In January 2006, the father executed a will, leaving his entire estate to his daughter. Previous wills had distributed the estate among his three children and grandchildren.
In August 2011, the two sons commenced an action against the daughter and the estate. They sought:
- to set aside the 2006 will;
- a declaration that part of the daughter’s home was held in trust for the estate of the father;
- an accounting of the assets of the estate; and
- damages against the daughter for conversion of estate property and breach of fiduciary duty.
Lower Court Decision
The trial lasted for 21 days. Ultimately, the trial judge dismissed all of the claims made by the sons. He held that the claims were statute-barred by the Limitations Act, 2002. He further held that, although the sons had shown suspicious circumstances in relation to the execution of the 2006 will arising from the father’s dementia, the daughter had discharged her onus to prove testamentary capacity. The trial judge further held that the sons had failed to show undue influence.
Having determined that the claims were statute-barred and that the will was valid in any event, the trial judge did not consider the merits of the other claims advanced by the sons.
The sons commenced an appeal from the trial judge’s decision. That appeal was dismissed for delay. A motion to set aside the dismissal failed.

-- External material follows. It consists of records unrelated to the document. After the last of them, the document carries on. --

**config.mk**
```make
export PLATFORM = sky130hd
export DESIGN_NAME = jzjpcc_operand_stage
export DESIGN_NICKNAME = d
export VERILOG_FILES = /design/src/rtl/jzjpcc_operand_stage.sv
export SDC_FILE = /design/constraint.sdc
export NUM_CORES = 1
export LEC_CHECK = 0
export CAP_MARGIN = 20
export CORE_AREA = 2 2 125 127
export DETAILED_ROUTE_END_ITERATION = 8
export DIE_AREA = 0 0 127 129
export MAX_ROUTING_LAYER = met4
export PLACE_DENSITY = 0.69
export SYNTH_ARGS = -nofsm -noshare
export SYNTH_HDL_FRONTEND = slang
export SYNTH_SLANG_ARGS = --single-unit
```
**constraint.sdc**
```tcl
create_clock -name clock -period 2.3 [get_ports clock]
set_clock_uncertainty 0.05 [all_clocks]
set_input_delay 0.23 -clock clock [delete_from_list [all_inputs] [get_ports clock]]
set_output_delay 0.23 -clock clock [all_outputs]
set_load 0.01 [all_outputs]
```
**src/rtl/jzjpcc_operand_stage.sv**
```systemverilog
// rtl/jzjpcc_operand_stage.sv - execute-stage operand mux with forwarding, hazard stall and registered output slot
// Optional feature: define JZJPCC_OPERAND_FORWARDING_EN to enable forwarding and the hazard stall.
module jzjpcc_operand_stage #(
    parameter int PC_MAX_B = 31,
    parameter int NUM_FWD  = 2
) (
    input  logic                   clock,
    input  logic                   reset,
    input  logic                   flush,
    input  logic                   inValid,
    output logic                   inReady,
    input  logic [1:0]             aluMuxMode,
    input  logic [4:0]             rs1Addr,
    input  logic [4:0]             rs2Addr,
    input  logic [31:0]            rs1,
    input  logic [31:0]            rs2,
    input  logic [31:0]            immediate,
    input  logic [PC_MAX_B:2]      currentPC,
    input  logic [NUM_FWD-1:0]     fwdValid,
    input  logic [5*NUM_FWD-1:0]   fwdRdAddr,
    input  logic [NUM_FWD-1:0]     fwdDataReady,
    input  logic [32*NUM_FWD-1:0]  fwdData,
    output logic                   outValid,
    input  logic                   outReady,
    output logic [31:0]            aluOperandA,
    output logic [31:0]            aluOperandB,
    output logic [31:0]            storeData
);

    logic [31:0] pc_ext;
    logic [31:0] rs1_val;
    logic [31:0] rs2_val;
    logic        rs1_haz;
    logic        rs2_haz;
    logic        hazard;
    logic        accept;
    logic [31:0] sel_a;
    logic [31:0] sel_b;

    logic        out_valid_q, out_valid_d;
    logic [31:0] op_a_q, op_a_d;
    logic [31:0] op_b_q, op_b_d;
    logic [31:0] store_q, store_d;

    assign pc_ext = 32'({currentPC, 2'b00});

`ifdef JZJPCC_OPERAND_FORWARDING_EN
    // Walk from the oldest source to the youngest so the lowest matching index wins.
    always_comb begin
        rs1_val = rs1;
        rs2_val = rs2;
        rs1_haz = 1'b0;
        rs2_haz = 1'b0;
        for (int i = NUM_FWD - 1; i >= 0; i--) begin
            if ((rs1Addr != 5'd0) && fwdValid[i] && (fwdRdAddr[5*i +: 5] == rs1Addr)) begin
                rs1_val = fwdData[32*i +: 32];
                rs1_haz = !fwdDataReady[i];
            end
            if ((rs2Addr != 5'd0) && fwdValid[i] && (fwdRdAddr[5*i +: 5] == rs2Addr)) begin
                rs2_val = fwdData[32*i +: 32];
                rs2_haz = !fwdDataReady[i];
            end
        end
    end
`else
    logic unused_fwd;
    assign unused_fwd = ^{fwdValid, fwdRdAddr, fwdDataReady, fwdData, rs1Addr, rs2Addr};

    always_comb begin
        rs1_val = rs1;
        rs2_val = rs2;
        rs1_haz = 1'b0;
        rs2_haz = 1'b0;
    end
`endif

    // Register operands only matter in modes 00/01; PC modes never stall.
    assign hazard = !aluMuxMode[1] && (rs1_haz || rs2_haz);

    always_comb begin
        sel_a = aluMuxMode[1] ? pc_ext : rs1_val;
        case (aluMuxMode)
            2'b00:   sel_b = rs2_val;
            2'b10:   sel_b = 32'd4;
            default: sel_b = immediate;
        endcase
    end

    assign inReady = !(inValid && hazard) && (!out_valid_q || outReady);
    assign accept  = inValid && inReady && !flush;

    always_comb begin
        out_valid_d = out_valid_q;
        op_a_d      = op_a_q;
        op_b_d      = op_b_q;
        store_d     = store_q;
        if (flush) begin
            out_valid_d = 1'b0;
        end else if (accept) begin
            out_valid_d = 1'b1;
            op_a_d      = sel_a;
            op_b_d      = sel_b;
            store_d     = rs2_val;
        end else if (out_valid_q && outReady) begin
            out_valid_d = 1'b0;
        end
    end

    always_ff @(posedge clock) begin
        if (reset) begin
            out_valid_q <= 1'b0;
            op_a_q      <= 32'd0;
            op_b_q      <= 32'd0;
            store_q     <= 32'd0;
        end else begin
            out_valid_q <= out_valid_d;
            op_a_q      <= op_a_d;
            op_b_q      <= op_b_d;
            store_q     <= store_d;
        end
    end

    assign outValid    = out_valid_q;
    assign aluOperandA = op_a_q;
    assign aluOperandB = op_b_q;
    assign storeData   = store_q;

endmodule

```
Word-level counts from Yosys, hierarchy flattened
Cells that the tools add are included.
{"block": "classes", "n_eq_ne": 1, "n_mux": 4, "bitwise_logic": 1, "reduce_logical": 10}
{"operator": "32-bit case mux with 2 select lines", "n": 1}
{"operator": "32-bit two-way mux", "n": 1}
{"operator": "1-bit logical AND", "n": 3}
{"operator": "2-bit equality test, second input constant", "n": 1}
{"operator": "1-bit zero test", "n": 2}
{"operator": "2-bit zero test", "n": 1}
{"operator": "1-bit two-way mux", "n": 2}
{"operator": "2-bit AND reduction", "n": 1}
{"operator": "2-bit nonzero test", "n": 1}
{"operator": "2-bit OR reduction", "n": 1}
{"operator": "1-bit logical OR", "n": 1}
{"operator": "1-bit NOT", "n": 1}
{"block": "word_totals", "reg_bits": 97, "input_bits": 221, "output_inout_bits": 98}

Longest topological paths before layout
{"block": "depth", "word_depth": 5, "mapped_depth": 7, "depth_no_buf": 4}

Worst setup path after synthesis
Ideal clock, no wire load.
{"block": "synth_timing", "path_kind": "register to register", "start": "reg out_valid_q (netlist: outValid)", "end": "reg store_q[22] (netlist: storeData[22])", "setup_time_ns": 0.132, "arrival_ns": 1.156, "required_time_ns": 2.118, "path_slack_ns": 0.962, "path_stages_with_launch": 8, "synth_period_minus_slack_ns": 1.338, "cell_sequence": "dfxtp_1 -> nor2b_4 -> buf_6 -> inv_2 -> buf_4 -> buf_2 -> nand3_1 -> a21oi_1"}
{"block": "synth_between", "elab_chain_len": 5}
{"item": "start: declaration", "line": "40", "source": "logic out_valid_q, out_valid_d;"}
{"item": "start signal: assignment", "line": "116", "source": "out_valid_q <= out_valid_d;"}
{"item": "1-bit zero test", "line": "89", "source": "assign inReady = !(inValid && hazard) && (!out_valid_q || outReady);"}
{"item": "1-bit logical OR", "line": "89"}
{"item": "net inReady", "line": "11", "source": "output logic inReady,"}
{"item": "1-bit logical AND (2 in a row)", "line": "90", "source": "assign accept = inValid && inReady && !flush;"}
{"item": "2-bit AND reduction (no source line)"}
{"item": "end signal: assignment", "line": "119", "source": "store_q <= store_d;"}
{"item": "end: declaration", "line": "43", "source": "logic [31:0] store_q, store_d;"}
The timed path passes the listed nets, and every way through them passes these cells.
A chain may end at the register's enable or synchronous reset.

Worst setup path after layout
{"block": "layout_timing", "start": "reg out_valid_q (netlist: outValid)", "end": "out inReady"}
{"block": "layout_between", "elab_chain_len": 2}
{"item": "1-bit zero test", "line": "89"}
{"item": "1-bit logical OR", "line": "89"}
{"item": "end: declaration", "line": "11"}
Every way passes these cells.

==> metrics.csv <==
stage,metric,value,unit
outcome,status,completed,
layout,synth-to-layout area growth,62.54,%
routing,DR vias/cell,5.271,
critical_path,reg-to-reg startpoint,outValid,
timing,Final period util,80.67,%
grt,initial antenna violation count,0,
floorplanning,# rows,45,
routing,vias,4602,
placed_design,dpl cells,858,
timing,Setup Viol. Count Final,0,
critical_path,Worst Path Required,2.02,ns
synth,Synth Warn #,0,
synth,syn_area_per_cell,8.869,sq um
synth,Cells after Synth,485,
floorplanning,Die Width,127,um
critical_path,Worst R2R Setup Slack,0.84,ns
timing,min setup slack post-route,0.4446,ns
timing,Final Critical Period,1.855,ns
routing,drt wl/cell,17.18,um
timing,Final Hold Viols,0,
clock_network,clock latency at the later pin of the worst-skew pair,0.34,ns
routing,Post-DRT Antenna Nets,0,
clock_network,count of hold-fix buffers inserted at cts,0,
timing,maximum clock rate,539.0,MHz
floorplanning,die height,129,um
timing,setup_tns,0,ns
grt,largest net degree at the start of global routing,58,
layout,Fill cells,1417,
placed_design,DP Area,6714,sq um
synth,XOR/XNOR share of the synthesized area,0,%
grt,GRT Overall Usage,18.34,%
synth,main combinational cell family by area after synthesis,compound AO/OA/AOI/OAI gates,
layout,sequential cell area,1942,sq um
synth,simple-gate portion of the synthesized area,11.08,%
critical_path,crit end category,output port,
critical_path,crit path from,outValid,
synth,Post-synth EDFFs,0,
layout,Ant. Diodes,0,
layout,Final Cell Area,6992,sq um
synth,Netlist cell types,21,
critical_path,CP Launch Type,register,
floorplanning,die area,16380,sq um
placed_design,Port-buffer cells,230,
placed_design,Final GP Congestion,0.7868,
clock_network,CTS Root Cell,clkbuf_16,
synth,Syn Nets,706,
synth,compound-gate portion of the synthesized area,29.49,%
floorplanning,Ports,319,
power,PwrDens,598.8,nW/um^2
grt,global-route wire length before repair,23.37,mm
grt,grt ovf,0,
grt,vias in the first global route,4654,
synth,Post-Synth Adder-Cell Area,0,%
timing,RSZ-0062 raised after global routing,no,
clock_network,post-CTS setup buffers,0,
power,Pleak,2.410,nW
critical_path,worst reg2reg path endpoint,aluOperandA[20],
routing,drt total wl,15.00,mm
synth,Async SR Flop Fraction,0,%
critical_path,Setup crit end,inReady,
layout,area occupied by multi-input gates,2056,sq um
clock_network,H-tree depth,3,
placed_design,pre-CTS WS,0.3812,ns
clock_network,CTS tree,built,
routing,drt pass-1 iters,4,
synth,number of synthesized register bits,97,
power,peak supply drop,423.3,uV
floorplanning,Initial Utilization,28.72,%
synth,Main synth FF type,dfxtp_1,
clock_network,Post-CTS Resized,0,
clock_network,clock transition at the registers of the reported paths,0.06,ns
layout,Non-Filler Instances,873,
synth,mapped cell area,4302,sq um
critical_path,Reg2Reg Depth,5,
layout,Final nets,902,
timing,Max Slew Vio Count,0,
synth,register area share after synthesis,45.14,%
clock_network,Sink Count,97,
min_path,HP Start,reset,
job,Max-cap violations,0,
routing,initial DRC count,249,
clock_network,CTS Buf Count,9,
critical_path,WS Path Type,reg2out,
critical_path,maximum fanout along the worst path,8,
floorplanning,Core Footprint,14980,sq um
critical_path,Worst Path Arrival,1.58,ns
timing,worst slew pin tran,0.6219,ns
routing,drc violations,0,
layout,layout cells sized above 1,5.255,%
clock_network,Longest Clk Path Bufs,2,
synth,mux contribution to synthesized area,6.981,%
placed_design,DP HPWL,10.44,mm
min_path,Worst Hold Class,in2reg,
timing,Worst slew margin,58.54,%
## per-layer routing
metal / vias up / share of wire [%] / track usage (%)
met1: 2192 / 43 / 21.99
met5: - / 0 / -
met4: 0 / 1.6 / 7.175
li1: 2191 / - / -
met2: 201 / 48 / 30.20
met3: 18 / 7.1 / 3.992
## synthesized netlist by cell type (2+ instances only)
| master | instances | area, sq um |
|---|---|---|
| a21oi_1 | 127 | 635.6 |
| dfxtp_1 | 97 | 1942 |
| a211oi_1 | 61 | 457.9 |
| o21ai_0 | 35 | 175.2 |
| nand3_1 | 32 | 160.2 |
| nor3b_1 | 31 | 232.7 |
| mux2i_1 | 30 | 300.3 |
| buf_2 | 29 | 145.1 |
| clkbuf_1 | 21 | 78.83 |
| buf_6 | 6 | 67.56 |
| buf_1 | 3 | 11.26 |
| nand4b_1 | 2 | 17.52 |
| nor2_1 | 2 | 7.510 |
| nor3_1 | 2 | 10.01 |
## state kept, by name, summed over array words and instances (netlist names)
| name | count |
|---|---|
| storeData | 32 |
| outValid | 1 |
| aluOperandA | 32 |
| aluOperandB | 32 |
## worst min path at each step
stage,to,cells after the start
final,aluOperandA[0],2
after global routing,storeData[28],2
after CTS,aluOperandA[1],2
after detailed placement,storeData[0],2
after global placement,storeData[4],2
after floorplan,outValid,1
## metrics by stage
step	utilization [%]	hold slack [ns]	power, W
after CTS	46.68	0.1859	0.004242
after global routing	46.68	0.2240	0.004374
after floorplan	-	0.2593	0.002244
after global placement	44.83	0.4114	0.002759
after detailed placement	44.83	0.4155	0.002775
final	46.68	0.2036	0.004187
## placed cells by master (no fill, tap or decap), types with 3 or more instances in the layout
cell type / count
nor3b_1: 31
nand3_1: 32
dfxtp_1: 97
clkdlybuf4s50_1: 227
a211oi_1: 61
buf_12: 6
o21ai_0: 35
a21oi_1: 127
clkbuf_16: 9
buf_4: 10
clkinv_2: 3
mux2i_1: 30
## power by group
part | switching (W) | internal, W | leakage, nW
clock | 0.000616 | 0.000832 | 0.139
sequential | 0.0000534 | 0.00178 | 0.797
combinational | 0.000383 | 0.000519 | 1.47
total | 0.00105 | 0.00313 | 2.41
## kinds of logic after synthesis
logic type      Yosys count
compound gates          223
buf+inv                  61
flops                    97
mux                      30
simple gates             74
## worst max-delay path, stage by stage (launching register included)
cell,delay (ns)
dfxtp_1,0.34
nor2b_4,0.29
inv_2,0.10
clkdlybuf4s50_1,0.51
## area by class of cell
cell class	instances	share of cell area, %
multi-input combinational	327	29.40
inverter	1	0.05369
clock buffer	11	3.329
tap	188	3.364
clock inverter	4	0.6442
sequential	97	27.77
timing repair buffer	245	35.43
Power figures use the tool's default switching activity.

The daughter had sought costs in the amount of $395,898, but the judge ordered the parties to bear their own costs. The daughter sought and obtained leave to appeal the costs order.
Court of Appeal Decision
The court began by explaining that cost awards are discretionary. It stated that the Court of Appeal rarely grants leave to appeal a cost order and will vary that order only if the appellant demonstrates legal error, or that the order is “plainly wrong”.
The court then noted that the daughter was entirely successful at trial and that in the normal course of events, she would have received her costs.
In reviewing the judge’s costs endorsement, the court stated that he made reference to two features of the trial proceedings before indicating that there would be no award as to costs. First, he noted that the sons had successfully established “suspicious circumstances” surrounding the 2006 will, but had failed in their claim on account of the limitation period. Second, the judge indicated that the daughter had given “misleading evidence” about her father’s mental state. He held that the daughter’s attempt to mislead the court could not be condoned and was “relevant” to his costs decision.
However, the Court of Appeal found this mischaracterized the trial judge’s detailed factual findings in his reasons for judgment. While the trial judge had accepted that the sons had shown suspicious circumstances in respect of the 2006 will, he went on to find that the daughter had rebutted those suspicious circumstances and demonstrated her father’s testamentary capacity. The trial judge had made strong findings of fact in favour of the daughter on both the testamentary capacity and the undue influence issues.
As a result, the sons had lost at trial on all fronts. The Court of Appeal therefore found that the implication in the costs endorsement that success had been somehow divided at trial was not borne out by an examination of the trial judge’s reasons for judgment.
Additionally, at trial, the judge had found that the daughter had misled the court in recollecting a conversation with her father’s doctor. While the Court of Appeal found that it was open to the trial judge to find that the daughter misled the court during the trial, costs are not to be used to punish a litigant for giving misleading evidence. The court found that the misleading evidence given by the daughter could not justify, on its own, a denial of costs in respect of a 21-day trial in which the daughter was entirely successful in defending the will. It found that the judge erred in law by focusing his costs analysis almost exclusively on the misleading nature of one aspect of the daughter’s evidence.
Finally, the court found that the judge should have more fully explained why, despite the daughter’s total success, she was denied her costs.
For these reasons, the Court of Appeal found that the judge’s cost order was “plainly wrong” and awarded the daughter costs in the amount of $150,000 for the trial and $10,000 for the appeal. The costs were to be payable by the two sons.